Apache Iceberg (Generic)

Prerequisites

  • An AWS user with sufficient privileges to create and configure IAM users, roles and S3 buckets.

Iceberg Data Lake Setup

1. Create S3 Bucket

For better isolation, security and resource management, it is recommended to create a new S3 bucket, specifically for your Streamkap-to-Iceberg pipelines.

  • Go to the Amazon S3 Console.
  • Click Create bucket.
  • Set:
    • Bucket name: e.g., iceberg-bucket.
    • Region: Match your compute region (e.g., us-west-2).
  • Keep Object Ownership set to ACLs disabled.
  • Uncheck “Block all public access” only if you’re managing access via bucket policies (optional).
  • Click Create Bucket.

Optionally, create a base folder to further organize Iceberg tables created by the connector.

  • Open the new bucket.
  • Click Create folder.
  • Enter a name: e.g., warehouse/streamkap/.

2. Create S3 User

It is recommended to create a separate IAM user and role with minimum necessary access.

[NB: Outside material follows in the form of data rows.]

### config.mk
export PLATFORM = sky130hd
export DESIGN_NAME = universal_string_hash
export DESIGN_NICKNAME = d
export VERILOG_FILES = /design/src/rtl/ush_pkg.sv /design/src/rtl/ush_div.sv /design/src/rtl/ush_dp.sv /design/src/rtl/ush_ctrl.sv /design/src/rtl/universal_string_hash.sv
export SDC_FILE = /design/constraint.sdc
export NUM_CORES = 1
export LEC_CHECK = 0
export ABC_CLOCK_PERIOD_IN_PS = 17050
export BUFFER_PORTS_ARGS = -buffer_cell sky130_fd_sc_hd__clkbuf_2
export CORE_ASPECT_RATIO = 0.5
export CORE_UTILIZATION = 50
export CTS_BUF_LIST = sky130_fd_sc_hd__clkbuf_8
export DETAILED_ROUTE_END_ITERATION = 8
export GPL_TIMING_DRIVEN = 0
export HOLD_SLACK_MARGIN = 0.02
export PLACE_DENSITY = 0.74
export SYNTH_ARGS = -nofsm -noshare
export SYNTH_HDL_FRONTEND = slang
export SYNTH_HIERARCHICAL = 1
export SYNTH_SLANG_ARGS = --single-unit
export TNS_END_PERCENT = 20
### constraint.sdc
create_clock -name clk -period 17.05 [get_ports clk]
set_input_delay 4.2625 -clock clk [delete_from_list [all_inputs] [get_ports clk]]
set_output_delay 4.2625 -clock clk [all_outputs]
set_load 0.02 [all_outputs]
### src/rtl/ush_pkg.sv
// Shared constants and the controller-to-datapath command type for the string hash.
package ush_pkg;

    localparam int BYTE_W     = 8;
    localparam int HASH_W     = 16;
    // Largest dividend is 46339 * 46339 + 255, which stays below 2**31
    localparam int DVD_W      = 31;
    localparam int STEP_COUNT = DVD_W;
    localparam int CNT_W      = $clog2(STEP_COUNT);

    localparam logic [HASH_W-1:0] INIT_MULT  = HASH_W'(31415);
    localparam logic [HASH_W-1:0] MULT_STEP  = HASH_W'(27183);
    localparam logic [HASH_W-1:0] SIZE_MIN   = HASH_W'(2);
    localparam logic [HASH_W-1:0] SIZE_MAX   = HASH_W'(46340);
    localparam logic [HASH_W-1:0] SIZE_RESET = HASH_W'(1021);

    typedef struct packed {
        logic load;    // latch byte and size, form both products
        logic start;   // load the remainder units
        logic step;    // one remainder bit
        logic commit;  // write back hash and multiplier
        logic emit;    // string end: move hash to output, restart
    } ush_cmd_t;

endpackage

### src/rtl/ush_div.sv
// Restoring remainder unit: one dividend bit per step.
module ush_div
(
    input  logic                        clk,
    input  logic                        start,
    input  logic                        step,
    input  logic [ush_pkg::DVD_W-1:0]   dividend,
    input  logic [ush_pkg::HASH_W-1:0]  divisor,
    output logic [ush_pkg::HASH_W-1:0]  remainder
);
    import ush_pkg::*;

    logic [DVD_W-1:0]  dvd_reg;
    logic [DVD_W-1:0]  dvd_next;
    logic [HASH_W-1:0] rem_reg;
    logic [HASH_W-1:0] rem_next;
    logic [HASH_W:0]   shifted;

    always_comb
    begin
        shifted  = {rem_reg, dvd_reg[DVD_W-1]};
        dvd_next = dvd_reg;
        rem_next = rem_reg;
        if (start)
        begin
            dvd_next = dividend;
            rem_next = '0;
        end
        else if (step)
        begin
            dvd_next = {dvd_reg[DVD_W-2:0], 1'b0};
            if (shifted >= {1'b0, divisor})
                rem_next = HASH_W'(shifted - {1'b0, divisor});
            else
                rem_next = shifted[HASH_W-1:0];
        end
    end

    always_ff @(posedge clk)
    begin
        dvd_reg <= dvd_next;
        rem_reg <= rem_next;
    end

    assign remainder = rem_reg;

endmodule
===== src/hdl/mm4_pkg.sv =====
// Shared constants, codes and command/status types for the 4x4 matrix multiplier.
package mm4_pkg;

   // Element format: signed fixed point, DATA_WIDTH bits with FRAC_BITS fraction bits
   localparam int DATA_WIDTH  = 32;
   localparam int FRAC_BITS   = 16;
   localparam int FIELD_WIDTH = 32;
   localparam int CMD_WIDTH   = 2;

   // Matrix geometry
   localparam int DIM         = 4;
   localparam int CELLS       = DIM * DIM;
   localparam int DIM_BITS    = $clog2(DIM);
   localparam int INDEX_WIDTH = $clog2(CELLS);

   // Datapath widths: exact product, exact sum of DIM products
   localparam int PROD_WIDTH  = 2 * DATA_WIDTH;
   localparam int SUM_WIDTH   = PROD_WIDTH + DIM_BITS;

   // Command codes on the request channel
   localparam logic [CMD_WIDTH-1:0] CMD_WRITE_LEFT  = 2'd0;
   localparam logic [CMD_WIDTH-1:0] CMD_WRITE_RIGHT = 2'd1;
   localparam logic [CMD_WIDTH-1:0] CMD_MULTIPLY    = 2'd2;

   localparam logic [INDEX_WIDTH-1:0] LAST_INDEX = INDEX_WIDTH'(CELLS - 1);
   localparam logic [DIM_BITS-1:0]    LAST_K     = DIM_BITS'(DIM - 1);

   // Controller to datapath
   typedef struct packed {
      logic                   wr_left;
      logic                   wr_right;
      logic [INDEX_WIDTH-1:0] wr_index;
      logic                   rd_en;
      logic [INDEX_WIDTH-1:0] rd_left_addr;
      logic [INDEX_WIDTH-1:0] rd_right_addr;
      logic                   first;
      logic                   final_term;
      logic [INDEX_WIDTH-1:0] out_index;
   } cmd_type;

   // Datapath to controller
   typedef struct packed {
      logic sum_ready;
   } status_type;

endpackage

  • Go to the Amazon IAM Console.
  • Click Users in the sidebar.
  • Click Add users.
  • Enter a User name: e.g., streamkap_user
  • Set the Access type:
    • ✅ Check “Access key – Programmatic access”
    • ❌ Uncheck “Console access” (not needed)

Click Next.

  • Choose Attach policies directly and create a custom policy:
    • Click Create policy (opens in new tab).
    • Go to the JSON tab and paste this policy, ensuring you replace any <...> placeholders as required:
{
  "Version": "2012-10-17",
  "Statement": [
    {
      "Sid": "AllowStreamkapAccess",
      "Effect": "Allow",
      "Principal": {
        "AWS": "arn:aws:iam::<account_id>:user/streamkap_user"
      },
      "Action": [
        "s3:GetObject",
        "s3:PutObject",
        "s3:DeleteObject",
        "s3:ListBucket"
      ],
      "Resource": [
        "arn:aws:s3:::<bucket_name>",
        "arn:aws:s3:::<bucket_name>/*"
      ]
    }
  ]
}

Streamkap Setup

1. Create the Destination

  • Navigate to Add Connectors.
  • Choose Iceberg.
  • Name: Enter a name for your connector.

2. Connection Settings

  • Catalog Type: The type of Iceberg catalog.
    • RESTorHIVE:
      • Catalog Name: Iceberg catalog name.
      • Catalog URI: The Iceberg catalog URI.
      • AWS Access Key: The AWS Access Key ID used to connect to S3.
      • AWS Secret Access Key: The AWS Secret Access Key used to connect to S3.
  • Region: The AWS region to be used.
  • S3 Bucket Path: Path to the storage location for the Iceberg tables.
  • Schema: An Iceberg table name prefix—equivalent to a database schema (e.g., public, sales, analytics).

3. Ingestion Settings

  • Ingestion Mode: Specifies the strategy used to insert events into the Iceberg tables.

    ❗️

    Changing ingestion mode

    append and upsert modes use different, incompatible methods for loading data into the Iceberg tables. If - for whatever reason - you want to change modes for an existing Iceberg Connector, please create a new Iceberg Destination instead i.e. a separate destination for insert, and for upsert.

    • upsertmode:
      • Primary key fields: Optional. A comma-separated list of field names to use as record identifiers when a primary key's not present.

Click Save.